The technique can be refined to remove perchlorate in the trace amounts - parts per billion levels - that have turned up in Lake Mead and Southern Nevada's drinking water supplies, Logan said Friday.
At a morning news conference, the state Environmental Protection Division announced it had completed the first step in a three-step process aimed at a cleanup attempt next year.
Doug Zimmerman, the division's chief of corrective actions, said it's a top priority to extract the contaminant from ground water near the sites of two chemical plants in the Henderson area where ammonium perchlorate has been produced.
Zimmerman said it will be up to the companies that caused the contamination to choose a cleanup technology, but bioremediation, he said, appears to be a front runner.

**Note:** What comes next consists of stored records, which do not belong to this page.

$ cat config.mk
export PLATFORM = sky130hd
export DESIGN_NAME = inst_queue
export DESIGN_NICKNAME = d
export VERILOG_FILES = /design/src/rtl/inst_queue_pkg.sv /design/src/rtl/inst_queue_ram.sv /design/src/rtl/inst_queue.sv
export SDC_FILE = /design/constraint.sdc
export NUM_CORES = 1
export LEC_CHECK = 0
export CAP_MARGIN = 20
export CORE_ASPECT_RATIO = 0.75
export CORE_MARGIN = 1.5
export CORE_UTILIZATION = 54
export CTS_CLUSTER_DIAMETER = 200
export DETAILED_ROUTE_END_ITERATION = 10
export MAX_ROUTING_LAYER = met4
export PLACE_DENSITY_LB_ADDON = 0.2
export SLEW_MARGIN = 10
export SYNTH_ARGS = -nofsm -noshare
export SYNTH_HDL_FRONTEND = slang
export SYNTH_SLANG_ARGS = --single-unit
export TNS_END_PERCENT = 50
$ cat constraint.sdc
create_clock -name clk -period 5.7 [get_ports clk]
set_input_delay 1.14 -clock clk [delete_from_list [all_inputs] [get_ports clk]]
set_output_delay 1.14 -clock clk [all_outputs]
set_load 0.1 [all_outputs]
$ cat src/rtl/inst_queue_pkg.sv
// Shared constants and types for the fetch-to-decode instruction queue.
// The queue entry bundles a PC with its instruction word.
package inst_queue_pkg;

    localparam int XLEN = 32;
    localparam logic [XLEN-1:0] IQ_NOP_INST = 32'h0000_0013;

    typedef struct packed {
        logic [XLEN-1:0] pc;
        logic [XLEN-1:0] inst;
    } iq_entry_t;

    localparam int IQ_ENTRY_W = $bits(iq_entry_t);

endpackage

$ cat src/rtl/inst_queue_ram.sv
// Instruction queue storage: one synchronous write port, one async read port.
// No reset on the array; occupancy tracking lives in the parent.
module inst_queue_ram #(
    parameter int DEPTH = 4,
    parameter int WIDTH = 64,
    localparam int AW = $clog2(DEPTH)
) (
    input  logic             clk,
    input  logic             we,
    input  logic [AW-1:0]    waddr,
    input  logic [WIDTH-1:0] wdata,
    input  logic [AW-1:0]    raddr,
    output logic [WIDTH-1:0] rdata
);

    logic [WIDTH-1:0] mem [DEPTH];

    always_ff @(posedge clk) begin
        if (we) begin
            mem[waddr] <= wdata;
        end
    end

    assign rdata = mem[raddr];

endmodule

$ cat src/rtl/inst_queue.sv
// Fetch-to-decode instruction queue: circular buffer with FWFT head output.
// Flush drops all entries; empty queue presents a NOP at PC 0.
module inst_queue
    import inst_queue_pkg::*;
#(
    parameter int              DEPTH    = 4,
    parameter logic [XLEN-1:0] NOP_INST = IQ_NOP_INST,
    localparam int AW = $clog2(DEPTH)
) (
    input  logic            clk,
    input  logic            rst_n,
    input  logic            flush,
    input  logic            if_valid,
    output logic            if_ready,
    input  logic [XLEN-1:0] if_pc,
    input  logic [XLEN-1:0] if_inst,
    output logic            id_valid,
    input  logic            id_ready,
    output logic [XLEN-1:0] id_pc,
    output logic [XLEN-1:0] id_inst,
    output logic [AW:0]     count
);

    localparam logic [AW:0] FULL = AW'(0) + (AW+1)'(DEPTH);

    logic [AW-1:0] wptr;
    logic [AW-1:0] rptr;
    logic [AW:0]   cnt;
    logic          push;
    logic          pop;
    iq_entry_t     wr_entry;
    iq_entry_t     head;
    logic [IQ_ENTRY_W-1:0] rd_data;

    // Handshake readiness comes from registered occupancy only.
    assign if_ready = (cnt != FULL);
    assign id_valid = (cnt != '0);

    assign push = if_valid & if_ready & ~flush;
    assign pop  = id_valid & id_ready & ~flush;

    assign wr_entry.pc   = if_pc;
    assign wr_entry.inst = if_inst;

    inst_queue_ram #(
        .DEPTH (DEPTH),
        .WIDTH (IQ_ENTRY_W)
    ) u_ram (
        .clk   (clk),
        .we    (push),
        .waddr (wptr),
        .wdata (wr_entry),
        .raddr (rptr),
        .rdata (rd_data)
    );

    assign head    = iq_entry_t'(rd_data);
    assign id_pc   = id_valid ? head.pc : '0;
    assign id_inst = id_valid ? head.inst : NOP_INST;
    assign count   = cnt;

    always_ff @(posedge clk or negedge rst_n) begin
        if (!rst_n) begin
            wptr <= '0;
            rptr <= '0;
            cnt  <= '0;
        end else if (flush) begin
            wptr <= '0;
            rptr <= '0;
            cnt  <= '0;
        end else begin
            if (push) begin
                wptr <= wptr + 1'b1;
            end
            if (pop) begin
                rptr <= rptr + 1'b1;
            end
            unique case ({push, pop})
                2'b10:   cnt <= cnt + 1'b1;
                2'b01:   cnt <= cnt - 1'b1;
                default: cnt <= cnt;
            endcase
        end
    end

endmodule

==> out/metrics.cfg <==
[layout]
drive_gt1_frac = 0.1720
syn_to_final_growth_pct = 22.97
final_nets = 684
layout_commonest_cell = edfxtp_1
layout_common_cells = edfxtp_1, clkdlybuf4s50_1, mux4_2
antennaDiodeCount = 0

[synth]
synth-seq-area-share = 0.7687
synth_enable_flop_cells = 256
synth_area_mm2 = 0.01023
synth_flop_cell = edfxtp_1
synth_cell_types = 34
synthArstFlopShare = 0.02662
syn_area_per_cell_um2 = 21.76
synth_warnings = 0
ys_ff_latch = 263
synth_cells = 470
syn-num-nets = 544

[power_and_ir_drop]
p_sw_frac = 0.4131
power.internal_uw = 3871
p_comb_frac = 0.415
net-switching-power_uw = 2724
seq_power_share = 0.352
total_power_uw = 6595
p_leak_uw = 0.003963
powerDensity_mw_per_mm2 = 524.3
pwr-share-clk = 0.233
peakVddDrop_v = 0.0005002

[status]
status = completed

[worst_setup_path]
required_ns = 4.56
start_kind = flip-flop
crit_family = buffers and inverters
crit_type = flip-flop to output port
slowest_stage = clkdlybuf4s50_1
crit_buf_inv = 3
worstPathCellList = nor3_1, buf_4, inv_2, and2_1, clkdlybuf4s50_1
rrSetupSlack_ns = 3.41
arrival_ns = 3.58
cp_slowest_stage_delay_ns = 1.16
end_kind = output port
cp_max_fo = 62

[die]
design.core.area_mm2 = 0.01851
dieArea_mm2 = 0.01979
pin_count = 138
fp.dieW_um = 161.9
rows = 43
start_util = 0.5527
die_h_um = 122.2

[clocking]
clkSlewWorstSetupHoldPaths_ns = 0.06
cts-hold-fix-buffers = 0
cts_setup_buffers = 0
clock_latency_ns = 0.50
cts.repair.resized = 0
clockRootBuffer = clkbuf_16
cts.sinks = 263
max-clock-path-buffers = 3
tritoncts.num_buffers = 25
htreeDepth = 1
tritoncts = done

[route]
drt.antenna.violating_nets = 0
drt-wirelength-per-cell_um = 20.56
via_count = 4835
drc = 0
dr.pass1.iters = 4
first_iter_violations = 268
routed_wl_um = 17990
viasPerCell = 5.526

[global_routing]
grt_pass1_vias = 5017
grt_pass1_wl_um = 27770
track_usage = 0.1942
grt_start_max_net_pins = 66
antenna_found_initial = 0
overflow = 0

[timing]
period_share = 0.8289
slew_violations = 0
finalClockSkew_ns = 0.01500
setup_viol = 0
maxSlewHeadroom = 0.3338
hold_viol_final = 0
tightestPinTransition_ns = 0.9962
min_period_ns = 4.725
rsz0062_at_grt = no
setup_tns_ns = 0
max_freq_mhz = 211.6

[min_path]
min_path_type = flip-flop to flip-flop

[placement]
gp_congestion = 0.7613
portBuffers = 137
place_hpwl_um = 9973

[flow_run]
maxCapViolations = 0

==> stage by stage <==
stage / cells / hold WS (ns) / cell area (um2) / setup WS, ns / utilization
floorplan: 470 / 0.5573 / 10230 / 1.338 / -
global placement: 830 / 0.5688 / 11810 / 1.486 / 0.6380
finish: 875 / 0.6215 / 12580 / 0.9751 / 0.6796
CTS: 875 / 0.6206 / 12580 / 0.9311 / 0.6796
detailed placement: 830 / 0.6104 / 11810 / 1.470 / 0.6380
global route: 875 / 0.6598 / 12580 / 0.7637 / 0.6796
==> routing by layer <==
metal,up-vias,global-route usage,wire [um]
li1,2191,-,-
met1,2476,0.2682,7999
met2,142,0.3114,8763
met3,26,0.03371,958
met4,0,0.04014,271
met5,-,-,0
==> registers in the layout, summed over array words and instances, names as in the netlist <==
register and flops:
wptr 2, rptr 2, u_ram.mem 256, count 3
==> cell usage after synthesis, types with 2 or more instances <==
cell type  count  share of area
nor3b_1        2         0.0015
o22ai_1        2         0.0012
a21oi_1        4         0.0020
ha_1           4         0.0049
buf_2         10         0.0049
buf_4          2         0.0015
edfxtp_1     256           0.75
buf_6          5         0.0055
and3_1         4         0.0024
nand2b_1       3         0.0018
clkbuf_1       9         0.0033
nor2_1         3         0.0011
dfrtp_1        7          0.017
xor2_1         2         0.0017
nor3_1         2        0.00098
inv_1          7         0.0026
nand3_1        4         0.0020
mux4_2        64           0.14
or2_1          3         0.0018
o21ai_0        2        0.00098
and2_1        62          0.038
==> worst min-delay path: stages, from the launching register on <==
cell     delay [ns]
dfrtp_1        0.42
o21ai_0        0.09
a21oi_1        0.07
==> area by class of cell <==
type | count | area (um2)
Clock buffer | 38 | 714.4
Multi-Input combinational cell | 174 | 2205
Fill cell | 1210 | 5929
Sequential cell | 263 | 7870
Timing Repair Buffer | 139 | 1399
Clock inverter | 7 | 55.05
Tap cell | 247 | 309.0
Inverter | 7 | 26.28
==> path summary, 6_finish.rpt <==
kind | from | end | cells after the start
setup / recovery | count[1] | id_pc[15] | 5
hold / removal | wptr[0] | wptr[0] | 2
setup reg to reg | count[1] | count[1] | 6
hold reg to reg | wptr[0] | wptr[0] | 2
max in group asynchronous | rst_n | rptr[1] | 1
min in group asynchronous | rst_n | wptr[1] | 1
==> cell families after synthesis <==
| logic type | count (synthesis) | share of synthesized area |
|---|---|---|
| DFF | 263 | 0.7687 |
| muxes | 65 | 0.1420 |
| and+or+nand+nor | 84 | 0.04991 |
| xor gates and xnor gates | 2 | 0.001713 |
| buffers and inverters | 33 | 0.01774 |
| AOI/OAI and AO/OA | 18 | 0.01309 |
| adders and majority gates | 5 | 0.006850 |
==> power groups by stage <==
stage                     registers (uW)  logic [uW]  clock network, uW
after global placement              2360        2740                  0
final                               2320        2740               1540
after global routing                2340        2830               1650
after detailed placement            2370        2750                  0
after floorplan                     2320        2190                  0
after CTS                           2330        2760               1570
(Power assumes the default switching activity.)
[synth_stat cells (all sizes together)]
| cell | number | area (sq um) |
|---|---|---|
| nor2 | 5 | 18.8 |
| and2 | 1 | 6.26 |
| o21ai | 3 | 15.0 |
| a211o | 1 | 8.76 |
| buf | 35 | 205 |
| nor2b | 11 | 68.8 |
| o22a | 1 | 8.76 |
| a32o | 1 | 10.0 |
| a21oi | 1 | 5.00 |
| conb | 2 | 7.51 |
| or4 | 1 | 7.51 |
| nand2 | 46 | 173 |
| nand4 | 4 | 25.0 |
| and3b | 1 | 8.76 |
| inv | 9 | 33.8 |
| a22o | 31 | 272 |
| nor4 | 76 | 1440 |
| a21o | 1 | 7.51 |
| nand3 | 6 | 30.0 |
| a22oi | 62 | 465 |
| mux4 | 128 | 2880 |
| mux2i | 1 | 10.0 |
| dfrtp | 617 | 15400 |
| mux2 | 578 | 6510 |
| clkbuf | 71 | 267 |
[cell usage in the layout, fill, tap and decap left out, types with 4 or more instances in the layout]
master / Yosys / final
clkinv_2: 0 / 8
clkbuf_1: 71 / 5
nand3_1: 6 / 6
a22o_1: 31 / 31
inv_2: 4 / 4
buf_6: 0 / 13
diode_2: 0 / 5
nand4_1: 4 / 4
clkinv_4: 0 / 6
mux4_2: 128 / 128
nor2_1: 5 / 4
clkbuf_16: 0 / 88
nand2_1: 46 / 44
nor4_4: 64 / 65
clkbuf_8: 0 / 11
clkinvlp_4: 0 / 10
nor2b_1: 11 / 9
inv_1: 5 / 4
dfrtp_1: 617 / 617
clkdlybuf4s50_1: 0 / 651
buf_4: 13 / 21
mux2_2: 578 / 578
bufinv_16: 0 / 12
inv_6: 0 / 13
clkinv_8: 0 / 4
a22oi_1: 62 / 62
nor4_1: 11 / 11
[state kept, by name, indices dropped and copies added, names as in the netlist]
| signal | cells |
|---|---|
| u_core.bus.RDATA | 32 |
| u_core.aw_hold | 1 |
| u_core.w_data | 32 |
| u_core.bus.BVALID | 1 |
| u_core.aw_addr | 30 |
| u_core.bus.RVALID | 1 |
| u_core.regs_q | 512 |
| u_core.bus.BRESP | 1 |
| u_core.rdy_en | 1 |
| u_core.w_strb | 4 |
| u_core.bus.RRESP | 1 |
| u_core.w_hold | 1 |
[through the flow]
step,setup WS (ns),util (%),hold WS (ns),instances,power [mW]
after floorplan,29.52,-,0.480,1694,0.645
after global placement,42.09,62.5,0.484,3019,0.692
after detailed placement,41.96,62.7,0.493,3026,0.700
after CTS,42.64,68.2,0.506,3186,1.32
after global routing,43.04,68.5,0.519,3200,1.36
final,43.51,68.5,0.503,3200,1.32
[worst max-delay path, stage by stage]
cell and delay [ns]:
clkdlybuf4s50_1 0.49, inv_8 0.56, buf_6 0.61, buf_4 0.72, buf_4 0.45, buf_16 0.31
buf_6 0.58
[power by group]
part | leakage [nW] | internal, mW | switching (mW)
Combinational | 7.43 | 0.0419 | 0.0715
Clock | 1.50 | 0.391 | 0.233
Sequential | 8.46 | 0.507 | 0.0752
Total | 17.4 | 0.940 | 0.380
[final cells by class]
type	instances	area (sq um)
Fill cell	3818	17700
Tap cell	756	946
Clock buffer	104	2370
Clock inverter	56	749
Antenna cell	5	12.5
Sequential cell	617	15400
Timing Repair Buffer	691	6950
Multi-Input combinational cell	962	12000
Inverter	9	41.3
## src/rtl/mazesolver_oci_dct_pkg.sv

```systemverilog
// Shared definitions for the OCI trace symbol packer and its output slot.
// Holds the frame geometry, the frame record and the flush state encoding.
package mazesolver_oci_dct_pkg;

    localparam int DCT_SYM_W   = 2;
    localparam int DCT_NUM_SYM = 15;
    localparam int DCT_BUF_W   = DCT_SYM_W * DCT_NUM_SYM;
    localparam int DCT_CNT_W   = 4;

    // Symbol counts used by the frame-close decisions, sized to the count field
    localparam logic [DCT_CNT_W-1:0] DCT_FULL_CNT  = DCT_CNT_W'(DCT_NUM_SYM);
    localparam logic [DCT_CNT_W-1:0] DCT_SPLIT_CNT = DCT_CNT_W'(DCT_NUM_SYM - 1);

    typedef struct packed {
        logic [DCT_BUF_W-1:0] buffer;
        logic [DCT_CNT_W-1:0] count;
    } dct_frame_t;

    typedef enum logic [1:0] {
        FL_IDLE,
        FL_ENDING,
        FL_ENDED
    } flush_state_t;

endpackage

```

## src/rtl/mazesolver_soc_nios2_qsys_0_oci_dct_slot.sv

```systemverilog
// One-entry valid/ready output register holding a packed trace frame.
// The frame contents are only rewritten on a load, so they stay stable
// while the slot is empty.
module mazesolver_soc_nios2_qsys_0_oci_dct_slot
    import mazesolver_oci_dct_pkg::*;
(
    input  logic       clk,
    input  logic       reset_n,
    input  logic       load,
    input  dct_frame_t load_frame,
    input  logic       ready,
    output logic       valid,
    output dct_frame_t frame
);

    // Load wins over a same-cycle drain so back-to-back frames stay valid
    always_ff @(posedge clk or negedge reset_n) begin
        if (!reset_n) begin
            valid <= 1'b0;
            frame <= '0;
        end else if (load) begin
            valid <= 1'b1;
            frame <= load_frame;
        end else if (valid && ready) begin
            valid <= 1'b0;
        end
    end

endmodule

```

## src/rtl/mazesolver_soc_nios2_qsys_0_oci_dct_packer.sv

```systemverilog
// Trace symbol packer: gathers 1-2 two-bit symbols per cycle into 30-bit
// frames of up to 15 symbols and sequences end-of-test flushing.
// Optional build macro OCI_DCT_STALL_CNT_EN adds a saturating stall counter
// output (stall_cnt) counting cycles where input is offered but not taken.
module mazesolver_soc_nios2_qsys_0_oci_dct_packer
    import mazesolver_oci_dct_pkg::*;
(
    input  logic                 clk,
    input  logic                 reset_n,
    input  logic                 in_valid,
    input  logic [1:0]           in_nsym,
    input  logic [3:0]           in_data,
    output logic                 in_ready,
    input  logic                 flush,
    output logic                 frame_valid,
    input  logic                 frame_ready,
    output logic [DCT_BUF_W-1:0] dct_buffer,
    output logic [DCT_CNT_W-1:0] dct_count,
    output logic                 test_ending,
    output logic                 test_has_ended
`ifdef OCI_DCT_STALL_CNT_EN
    ,
    output logic [15:0]          stall_cnt
`endif
);

    logic [DCT_BUF_W-1:0] acc_q;
    logic [DCT_CNT_W-1:0] acc_cnt_q;
    flush_state_t         fl_state;

    logic                 slot_free;
    logic                 data_ok;
    logic                 sym_pair;
    logic                 flush_close;
    logic [DCT_BUF_W-1:0] merged_acc;
    logic [DCT_CNT_W-1:0] merged_cnt;
    logic                 close;
    dct_frame_t           close_frame;
    logic [DCT_BUF_W-1:0] next_acc;
    logic [DCT_CNT_W-1:0] next_cnt;
    dct_frame_t           slot_frame;

    assign slot_free   = !frame_valid || frame_ready;
    assign in_ready    = !test_has_ended && slot_free;
    assign sym_pair    = (in_nsym == 2'd2);
    assign data_ok     = in_valid && in_ready && ((in_nsym == 2'd1) || sym_pair);
    assign flush_close = test_ending && slot_free && (acc_cnt_q != '0);

    // Merge any accepted symbols into the accumulator and decide whether a frame closes
    always_comb begin
        merged_acc  = acc_q;
        merged_cnt  = acc_cnt_q;
        close       = 1'b0;
        close_frame = '0;
        next_acc    = acc_q;
        next_cnt    = acc_cnt_q;
        if (data_ok) begin
            if (sym_pair) begin
                merged_acc = {acc_q[DCT_BUF_W-5:0], in_data[1:0], in_data[3:2]};
                merged_cnt = acc_cnt_q + 4'd2;
            end else begin
                merged_acc = {acc_q[DCT_BUF_W-3:0], in_data[1:0]};
                merged_cnt = acc_cnt_q + 4'd1;
            end
        end
        if (data_ok && sym_pair && (acc_cnt_q == DCT_SPLIT_CNT)) begin
            close              = 1'b1;
            close_frame.buffer = acc_q;
            close_frame.count  = acc_cnt_q;
            next_acc           = {{(DCT_BUF_W-4){1'b0}}, in_data[1:0], in_data[3:2]};
            next_cnt           = 4'd2;
        end else if ((merged_cnt == DCT_FULL_CNT) || flush_close) begin
            close              = 1'b1;
            close_frame.buffer = merged_acc;
            close_frame.count  = merged_cnt;
            next_acc           = '0;
            next_cnt           = '0;
        end else begin
            next_acc = merged_acc;
            next_cnt = merged_cnt;
        end
    end

    // Accumulator register; a reset throws away any partial frame
    always_ff @(posedge clk or negedge reset_n) begin
        if (!reset_n) begin
            acc_q     <= '0;
            acc_cnt_q <= '0;
        end else begin
            acc_q     <= next_acc;
            acc_cnt_q <= next_cnt;
        end
    end

    // Flush sequencer: wait for the accumulator and output slot to empty, then end for good
    always_ff @(posedge clk or negedge reset_n) begin
        if (!reset_n) begin
            fl_state       <= FL_IDLE;
            test_ending    <= 1'b0;
            test_has_ended <= 1'b0;
        end else begin
            case (fl_state)
                FL_IDLE: begin
                    if (flush) begin
                        fl_state    <= FL_ENDING;
                        test_ending <= 1'b1;
                    end
                end
                FL_ENDING: begin
                    if ((acc_cnt_q == '0) && slot_free && !data_ok) begin
                        fl_state       <= FL_ENDED;
                        test_ending    <= 1'b0;
                        test_has_ended <= 1'b1;
                    end
                end
                FL_ENDED: begin
                    fl_state <= FL_ENDED;
                end
                default: begin
                    fl_state       <= FL_IDLE;
                    test_ending    <= 1'b0;
                    test_has_ended <= 1'b0;
                end
            endcase
        end
    end

    mazesolver_soc_nios2_qsys_0_oci_dct_slot u_slot (
        .clk        (clk),
        .reset_n    (reset_n),
        .load       (close),
        .load_frame (close_frame),
        .ready      (frame_ready),
        .valid      (frame_valid),
        .frame      (slot_frame)
    );

    assign dct_buffer = slot_frame.buffer;
    assign dct_count  = slot_frame.count;

`ifdef OCI_DCT_STALL_CNT_EN
    // Count cycles where the source offers a group but is held off, saturating at all-ones
    always_ff @(posedge clk or negedge reset_n) begin
        if (!reset_n) begin
            stall_cnt <= '0;
        end else if (in_valid && !in_ready && (stall_cnt != 16'hFFFF)) begin
            stall_cnt <= stall_cnt + 16'd1;
        end
    end
`endif

endmodule

```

Zimmerman released a map of 40 sampling locations for ground water layers and Las Vegas Wash that scientists believe are carrying the contamination downstream of Kerr-McGee Chemical Corp. and the former site of Pacific Engineering & Production Co. of Nevada, or PEPCON, American Pacific Corp.'s predecessor.
Kerr-McGee, located on an island of Clark County land surrounded by Henderson, is the only company still producing ammonium perchlorate in Southern Nevada. Company officials announced Friday they want to sell the ammonium perchlorate business to American Pacific Corp., and that production of the rocket fuel oxidizer at the Kerr-McGee plant would cease by the end of the year.
Another plant, PEPCON, was destroyed by a series of explosions in 1988, and American Pacific has since relocated its ammonium perchlorate operations to a plant near Cedar City, Utah, Western Electrochemical Co., which will become the sole U.S. producer of ammonium perchlorate.
The next step in resolving the contamination problem, Zimmerman said, is for the companies to submit a work plan to the division by Nov. 1 that will detail where perchlorate migrates from ground water into Las Vegas Wash and, eventually, Lake Mead.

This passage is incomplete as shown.